How a production outage in Grafana Cloud's Hosted Prometheus service was caused by a bad etcd client setup
On March 16, Grafana Cloud’s Hosted Prometheus experienced a ~12min partial outage writing to the London region of our Hosted Prometheus service resulting in delayed data storage without loss. To our customers who were affected by the incident, I apologize. It’s our job to provide you with the monitoring tools you need, and when they are not available, we make your life harder. We take this outage very seriously. This blog post explains what happened, how we responded to it, and what we’re doing to ensure it doesn’t happen again.
Background
The Grafana Cloud Hosted Prometheus service is based on Cortex, a CNCF project to build a horizontally scalable, highly available, multi-tenant Prometheus service.

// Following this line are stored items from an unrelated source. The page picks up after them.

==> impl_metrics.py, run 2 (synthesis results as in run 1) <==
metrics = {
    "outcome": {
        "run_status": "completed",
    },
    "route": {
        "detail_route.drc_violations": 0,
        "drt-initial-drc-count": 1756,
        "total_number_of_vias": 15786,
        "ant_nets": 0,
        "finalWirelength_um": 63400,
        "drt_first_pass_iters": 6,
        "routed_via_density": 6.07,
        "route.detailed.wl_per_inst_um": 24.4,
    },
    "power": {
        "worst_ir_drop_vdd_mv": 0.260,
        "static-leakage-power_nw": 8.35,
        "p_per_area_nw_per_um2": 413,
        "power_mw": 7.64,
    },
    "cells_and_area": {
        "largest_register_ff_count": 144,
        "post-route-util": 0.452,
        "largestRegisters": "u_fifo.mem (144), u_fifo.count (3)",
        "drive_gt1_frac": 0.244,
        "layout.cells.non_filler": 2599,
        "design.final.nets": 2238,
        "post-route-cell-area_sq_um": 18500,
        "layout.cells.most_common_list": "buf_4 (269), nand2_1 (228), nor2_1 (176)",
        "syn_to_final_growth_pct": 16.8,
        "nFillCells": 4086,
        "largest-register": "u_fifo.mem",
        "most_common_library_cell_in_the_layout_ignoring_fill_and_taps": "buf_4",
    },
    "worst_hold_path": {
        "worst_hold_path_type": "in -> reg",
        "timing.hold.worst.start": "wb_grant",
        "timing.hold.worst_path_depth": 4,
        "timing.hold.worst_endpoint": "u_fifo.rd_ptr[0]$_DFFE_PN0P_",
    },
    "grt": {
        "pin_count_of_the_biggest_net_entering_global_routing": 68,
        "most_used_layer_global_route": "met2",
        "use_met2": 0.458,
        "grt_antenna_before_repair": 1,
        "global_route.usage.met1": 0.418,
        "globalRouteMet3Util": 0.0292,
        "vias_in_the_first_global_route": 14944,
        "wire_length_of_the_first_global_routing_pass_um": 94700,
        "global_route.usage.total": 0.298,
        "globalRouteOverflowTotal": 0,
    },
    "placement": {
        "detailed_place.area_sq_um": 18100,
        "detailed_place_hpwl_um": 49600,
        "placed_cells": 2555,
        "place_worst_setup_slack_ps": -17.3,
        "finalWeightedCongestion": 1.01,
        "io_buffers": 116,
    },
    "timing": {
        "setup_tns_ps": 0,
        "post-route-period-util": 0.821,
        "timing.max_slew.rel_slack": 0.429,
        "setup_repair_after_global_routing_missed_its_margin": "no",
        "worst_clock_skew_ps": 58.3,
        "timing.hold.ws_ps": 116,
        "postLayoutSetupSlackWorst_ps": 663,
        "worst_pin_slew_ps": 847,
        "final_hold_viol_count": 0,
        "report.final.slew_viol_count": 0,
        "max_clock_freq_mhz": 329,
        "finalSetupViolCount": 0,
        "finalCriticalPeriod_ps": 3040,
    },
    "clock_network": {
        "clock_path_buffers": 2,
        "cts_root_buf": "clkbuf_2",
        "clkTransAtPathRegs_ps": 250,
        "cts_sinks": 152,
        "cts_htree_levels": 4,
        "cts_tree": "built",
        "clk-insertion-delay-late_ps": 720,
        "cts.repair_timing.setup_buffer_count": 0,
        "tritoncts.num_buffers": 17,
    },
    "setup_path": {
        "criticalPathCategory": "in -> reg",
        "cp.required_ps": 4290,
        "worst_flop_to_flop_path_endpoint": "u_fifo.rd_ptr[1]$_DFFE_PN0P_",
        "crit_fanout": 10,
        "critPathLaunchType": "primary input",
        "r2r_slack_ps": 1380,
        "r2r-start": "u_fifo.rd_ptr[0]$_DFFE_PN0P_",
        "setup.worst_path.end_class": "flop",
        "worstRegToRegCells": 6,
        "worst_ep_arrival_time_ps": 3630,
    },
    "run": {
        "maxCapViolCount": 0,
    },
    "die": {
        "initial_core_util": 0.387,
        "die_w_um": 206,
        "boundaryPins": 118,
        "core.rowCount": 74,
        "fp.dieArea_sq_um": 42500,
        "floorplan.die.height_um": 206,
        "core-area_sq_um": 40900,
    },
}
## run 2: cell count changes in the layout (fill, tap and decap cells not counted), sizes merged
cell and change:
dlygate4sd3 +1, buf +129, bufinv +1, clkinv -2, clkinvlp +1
**config.mk**
```make
export PLATFORM = sky130hd
export DESIGN_NAME = tqvp_bus_sequencer_flat
export DESIGN_NICKNAME = d
export VERILOG_FILES = /design/src/rtl/tqvp_bus_sequencer_pkg.sv /design/src/rtl/tqvp_bus_sequencer_if.sv /design/src/rtl/tqvp_cmd_fifo.sv /design/src/rtl/tqvp_bus_sequencer.sv /design/src/flat_wrapper.sv
export SDC_FILE = /design/constraint.sdc
export NUM_CORES = 1
export LEC_CHECK = 0
export ABC_AREA = 1
export CORE_MARGIN = 2
export CORE_UTILIZATION = 26
export DETAILED_ROUTE_END_ITERATION = 8
export SLEW_MARGIN = 20
export SYNTH_ARGS = -nofsm -noshare
export SYNTH_HDL_FRONTEND = slang
export SYNTH_SLANG_ARGS = --single-unit
```
**constraint.sdc**
```tcl
create_clock -name clk -period 7.4 [get_ports clk]
set_input_delay 0.74 -clock clk [delete_from_list [all_inputs] [get_ports clk]]
set_output_delay 0.74 -clock clk [all_outputs]
set_load 0.05 [all_outputs]
```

In January 2019, we added the ability to send metrics from pairs of HA Prometheus replicas to the same Hosted Prometheus instance and have those metrics be deduplicated on ingestion. To enable this, we track the identity of the replica from which we have “elected” to accept writes; if we don’t see metrics from this replica for a period of 15 seconds, we accept writes from the replica we receive a write from next, thus changing the “elected” replica. To track these identities we use etcd, a raft-based distributed key-value store that is also used by Kubernetes to store runtime and configuration data.
The incident
At 11:19:00 UTC on March 16, the node running the etcd leader was abruptly terminated by a scheduled Kubernetes version upgrade. By design, another etcd replica automatically became the leader ~10 seconds later.

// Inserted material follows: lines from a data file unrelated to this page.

**src/rtl/csi2_pkg.sv**
```systemverilog
// Shared CSI-2 definitions: packet data types, frame controller states and
// the byte-qualifier helper used on the pixel stream.
package csi2_pkg;

    localparam logic [5:0] DT_FS       = 6'h00;
    localparam logic [5:0] DT_FE       = 6'h01;
    localparam logic [5:0] DT_LS       = 6'h02;
    localparam logic [5:0] DT_LE       = 6'h03;
    localparam logic [5:0] DT_LONG_MIN = 6'h10;

    typedef enum logic [1:0] {
        IDLE  = 2'd0,
        FRAME = 2'd1,
        LONG  = 2'd2,
        DROP  = 2'd3
    } frame_state_t;

    // Valid-byte mask for a 32-bit beat given the payload bytes still owed.
    function automatic logic [3:0] keep_mask(input logic [15:0] remaining);
        logic [3:0] mask;
        if (remaining >= 16'd4) begin
            mask = 4'hF;
        end else begin
            case (remaining[1:0])
                2'd1:    mask = 4'h1;
                2'd2:    mask = 4'h3;
                2'd3:    mask = 4'h7;
                default: mask = 4'h0;
            endcase
        end
        return mask;
    endfunction

endpackage

```
**src/rtl/csi2_frame_controller_if.sv**
```systemverilog
// Packet-in / pixel-and-event-out bundle between the CSI-2 receiver and the
// frame controller; master is the controller side.
interface csi2_frame_controller_if #(
    parameter int LINE_W = 12
) ();
    logic [1:0]        virtual_channel;
    logic [15:0]       word_count;
    logic [5:0]        image_data_type;
    logic [31:0]       image_data;
    logic              image_data_enable;
    logic              interrupt;

    logic              frame_active;
    logic              frame_start;
    logic              frame_end;
    logic [15:0]       frame_number;
    logic [LINE_W-1:0] line_count;
    logic [31:0]       pixel_data;
    logic [3:0]        pixel_keep;
    logic              pixel_valid;
    logic              pixel_last;
    logic [5:0]        pixel_data_type;
    logic              err_protocol;
    logic              err_length;

    modport master (
        input  virtual_channel, word_count, image_data_type, image_data,
               image_data_enable, interrupt,
        output frame_active, frame_start, frame_end, frame_number, line_count,
               pixel_data, pixel_keep, pixel_valid, pixel_last, pixel_data_type,
               err_protocol, err_length
    );

    modport slave (
        output virtual_channel, word_count, image_data_type, image_data,
               image_data_enable, interrupt,
        input  frame_active, frame_start, frame_end, frame_number, line_count,
               pixel_data, pixel_keep, pixel_valid, pixel_last, pixel_data_type,
               err_protocol, err_length
    );
endinterface

```
**src/rtl/csi2_frame_controller.sv**
```systemverilog
// Turns the parsed CSI-2 packet stream into frame/line events and a
// byte-qualified pixel stream, flagging sequence and length errors.
module csi2_frame_controller
    import csi2_pkg::*;
#(
    parameter logic [1:0] VC_SELECT     = 2'd0,
    parameter bit         ACCEPT_ALL_VC = 1'b0,
    parameter int         LINE_W        = 12
) (
    input  logic                    i_clock,
    input  logic                    i_reset_n,
    csi2_frame_controller_if.master bus
);

    function automatic logic [LINE_W-1:0] sat_inc(input logic [LINE_W-1:0] v);
        return (&v) ? v : v + LINE_W'(1);
    endfunction

    frame_state_t      r_state;
    logic              r_irq;
    logic              r_ignore;
    logic [15:0]       r_remaining;
    logic              r_frame_active;
    logic              r_frame_start;
    logic              r_frame_end;
    logic [15:0]       r_frame_number;
    logic [LINE_W-1:0] r_line_count;
    logic [31:0]       r_pixel_data;
    logic [3:0]        r_pixel_keep;
    logic              r_pixel_valid;
    logic              r_pixel_last;
    logic [5:0]        r_pixel_data_type;
    logic              r_err_protocol;
    logic              r_err_length;

    logic              w_hdr;
    logic              w_end;
    logic              w_vc_ok;
    logic              w_beat;
    logic [15:0]       w_take;
    logic [15:0]       w_rem_next;

    assign w_hdr      = bus.interrupt & ~r_irq;
    assign w_end      = ~bus.interrupt & r_irq;
    assign w_vc_ok    = ACCEPT_ALL_VC || (bus.virtual_channel == VC_SELECT);
    assign w_beat     = (r_state == LONG) && bus.image_data_enable && !r_ignore;
    assign w_take     = (r_remaining >= 16'd4) ? 16'd4 : r_remaining;
    assign w_rem_next = w_beat ? (r_remaining - w_take) : r_remaining;

    // r_irq resets high so an interrupt still asserted across reset release
    // is not mistaken for a fresh header; a spurious end in IDLE is harmless.
    always_ff @(posedge i_clock or negedge i_reset_n) begin
        if (!i_reset_n) begin
            r_state           <= IDLE;
            r_irq             <= 1'b1;
            r_ignore          <= 1'b0;
            r_remaining       <= '0;
            r_frame_active    <= 1'b0;
            r_frame_start     <= 1'b0;
            r_frame_end       <= 1'b0;
            r_frame_number    <= '0;
            r_line_count      <= '0;
            r_pixel_data      <= '0;
            r_pixel_keep      <= '0;
            r_pixel_valid     <= 1'b0;
            r_pixel_last      <= 1'b0;
            r_pixel_data_type <= '0;
            r_err_protocol    <= 1'b0;
            r_err_length      <= 1'b0;
        end else begin
            r_irq          <= bus.interrupt;
            r_frame_start  <= 1'b0;
            r_frame_end    <= 1'b0;
            r_err_protocol <= 1'b0;
            r_err_length   <= 1'b0;
            r_pixel_valid  <= 1'b0;
            r_pixel_last   <= 1'b0;

            if (w_beat) begin
                r_remaining <= w_rem_next;
                if (r_remaining == 16'd0) begin
                    r_err_length <= 1'b1;
                end else begin
                    r_pixel_valid <= 1'b1;
                    r_pixel_data  <= bus.image_data;
                    r_pixel_keep  <= keep_mask(r_remaining);
                    r_pixel_last  <= (w_rem_next == 16'd0);
                end
            end

            // Packet end takes priority over a header in the same cycle.
            if (w_end) begin
                r_ignore <= 1'b0;
                if (!r_ignore) begin
                    case (r_state)
                        LONG: begin
                            if (w_rem_next != 16'd0) r_err_length <= 1'b1;
                            r_line_count <= sat_inc(r_line_count);
                            r_state      <= FRAME;
                        end
                        DROP:    r_state <= IDLE;
                        default: ;
                    endcase
                end
            end else if (w_hdr) begin
                if (!w_vc_ok) begin
                    r_ignore <= 1'b1;
                end else if (bus.image_data_type == DT_FS) begin
                    if (r_state == FRAME) r_err_protocol <= 1'b1;
                    r_state        <= FRAME;
                    r_frame_active <= 1'b1;
                    r_frame_start  <= 1'b1;
                    r_frame_number <= bus.word_count;
                    r_line_count   <= '0;
                end else if (bus.image_data_type == DT_FE) begin
                    if (r_state == FRAME) begin
                        r_state        <= IDLE;
                        r_frame_active <= 1'b0;
                        r_frame_end    <= 1'b1;
                        if (bus.word_count != r_frame_number) r_err_protocol <= 1'b1;
                    end else begin
                        r_err_protocol <= 1'b1;
                    end
                end else if (bus.image_data_type >= DT_LONG_MIN) begin
                    if (r_state == FRAME) begin
                        r_state           <= LONG;
                        r_remaining       <= bus.word_count;
                        r_pixel_data_type <= bus.image_data_type;
                    end else begin
                        r_state        <= DROP;
                        r_err_protocol <= 1'b1;
                    end
                end else if ((bus.image_data_type == DT_LS) || (bus.image_data_type == DT_LE)) begin
                    if (r_state != FRAME) r_err_protocol <= 1'b1;
                end
            end
        end
    end

    assign bus.frame_active    = r_frame_active;
    assign bus.frame_start     = r_frame_start;
    assign bus.frame_end       = r_frame_end;
    assign bus.frame_number    = r_frame_number;
    assign bus.line_count      = r_line_count;
    assign bus.pixel_data      = r_pixel_data;
    assign bus.pixel_keep      = r_pixel_keep;
    assign bus.pixel_valid     = r_pixel_valid;
    assign bus.pixel_last      = r_pixel_last;
    assign bus.pixel_data_type = r_pixel_data_type;
    assign bus.err_protocol    = r_err_protocol;
    assign bus.err_length      = r_err_length;

endmodule

```
**src/flat_wrapper.sv**
```systemverilog
// flat-port wrapper written by rule: the top's interface ports become plain ports
module csi2_frame_controller_flat import csi2_pkg::*;
#(
    parameter logic [1:0] VC_SELECT     = 2'd0,
    parameter bit         ACCEPT_ALL_VC = 1'b0,
    parameter int         LINE_W        = 12
)
  (i_clock, i_reset_n, bus_virtual_channel, bus_word_count, bus_image_data_type, bus_image_data, bus_image_data_enable, bus_interrupt, bus_frame_active, bus_frame_start, bus_frame_end, bus_frame_number, bus_line_count, bus_pixel_data, bus_pixel_keep, bus_pixel_valid, bus_pixel_last, bus_pixel_data_type, bus_err_protocol, bus_err_length);
  csi2_frame_controller_if #(.LINE_W(LINE_W)) bus_i ();
  input  logic i_clock;
  input  logic i_reset_n;
  input wire logic [$bits(bus_i.virtual_channel)-1:0] bus_virtual_channel;
  input wire logic [$bits(bus_i.word_count)-1:0] bus_word_count;
  input wire logic [$bits(bus_i.image_data_type)-1:0] bus_image_data_type;
  input wire logic [$bits(bus_i.image_data)-1:0] bus_image_data;
  input wire logic [$bits(bus_i.image_data_enable)-1:0] bus_image_data_enable;
  input wire logic [$bits(bus_i.interrupt)-1:0] bus_interrupt;
  output wire logic [$bits(bus_i.frame_active)-1:0] bus_frame_active;
  output wire logic [$bits(bus_i.frame_start)-1:0] bus_frame_start;
  output wire logic [$bits(bus_i.frame_end)-1:0] bus_frame_end;
  output wire logic [$bits(bus_i.frame_number)-1:0] bus_frame_number;
  output wire logic [$bits(bus_i.line_count)-1:0] bus_line_count;
  output wire logic [$bits(bus_i.pixel_data)-1:0] bus_pixel_data;
  output wire logic [$bits(bus_i.pixel_keep)-1:0] bus_pixel_keep;
  output wire logic [$bits(bus_i.pixel_valid)-1:0] bus_pixel_valid;
  output wire logic [$bits(bus_i.pixel_last)-1:0] bus_pixel_last;
  output wire logic [$bits(bus_i.pixel_data_type)-1:0] bus_pixel_data_type;
  output wire logic [$bits(bus_i.err_protocol)-1:0] bus_err_protocol;
  output wire logic [$bits(bus_i.err_length)-1:0] bus_err_length;
  assign bus_i.virtual_channel = bus_virtual_channel;
  assign bus_i.word_count = bus_word_count;
  assign bus_i.image_data_type = bus_image_data_type;
  assign bus_i.image_data = bus_image_data;
  assign bus_i.image_data_enable = bus_image_data_enable;
  assign bus_i.interrupt = bus_interrupt;
  assign bus_frame_active = bus_i.frame_active;
  assign bus_frame_start = bus_i.frame_start;
  assign bus_frame_end = bus_i.frame_end;
  assign bus_frame_number = bus_i.frame_number;
  assign bus_line_count = bus_i.line_count;
  assign bus_pixel_data = bus_i.pixel_data;
  assign bus_pixel_keep = bus_i.pixel_keep;
  assign bus_pixel_valid = bus_i.pixel_valid;
  assign bus_pixel_last = bus_i.pixel_last;
  assign bus_pixel_data_type = bus_i.pixel_data_type;
  assign bus_err_protocol = bus_i.err_protocol;
  assign bus_err_length = bus_i.err_length;
  csi2_frame_controller #(.VC_SELECT(VC_SELECT), .ACCEPT_ALL_VC(ACCEPT_ALL_VC), .LINE_W(LINE_W)) u_core (.i_clock(i_clock), .i_reset_n(i_reset_n), .bus(bus_i));
endmodule
```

About 60 seconds later, two replicas of the Cortex distributor (the service on the write-path that is responsible for deduplicating samples) started logging “context deadline exceeded” when trying to fetch keys from our etcd cluster, and writes for some customers via those replicas started failing.
The issue was caused by a stuck TCP connection from the distributors to the old etcd master, which can happen when the underlying node dies and the TCP connection is not gracefully closed.
Detection and resolution
We use SLO-based alerting, which alerted our oncall engineer to the problem at 11:31, a full 11 minutes after it started. As this problem manifested as an error rate of 20%, it would have taken ~18 hours to breach our monthly SLA.
The affected distributors were restarted at 11:32, and the errors stopped, ending the incident.
Takeaway
It is important that we learn from this outage and put in place steps to ensure it does not happen again.
The total length of the incident was 12 minutes. As the timeout error is considered recoverable by Prometheus’s remote_write, the failed writes were retried by the sending side and succeeded when they hit other Distributor replicas. This means the incident resulted in no data loss.
The etcd client supports gRPC keepalive probes which were not correctly configured in Cortex. The incident was reproduced with iptables
rules in our dev environment, dropping packets between a distributor instance and the etcd instance it was connected to. Enabling the keepalive probes in the etcd client was shown to prevent the problem:
cli, err := clientv3.New(clientv3.Config{
Endpoints: cfg.Endpoints,
DialTimeout: cfg.DialTimeout,
+ DialKeepAliveTime: 10 * time.Second,
+ DialKeepAliveTimeout: 2 * cfg.DialTimeout,
+ PermitWithoutStream: true,
})
We have also followed up with our infrastructure team to work out why the machine was abruptly terminated; as the etcd Pods are managed by the etcd operator, our scripts didn’t know how to gracefully reschedule them. What’s more, the API call our scripts used to terminate an instance only gave the instance around 90 seconds to cleanly shut down. We are working to ensure our Kubernetes upgrade process gracefully terminates Pods and machines going forward.
This outage is not all bad news: We relied heavily on Grafana Loki, our new log aggregation system, to quickly dig into logs during the outage, recovery, and for the post mortem. We wouldn’t have been able to do that work as quickly and precisely without Loki. This meant reduced time-to-recovery for our users and less mental overhead during a stressful phase for us.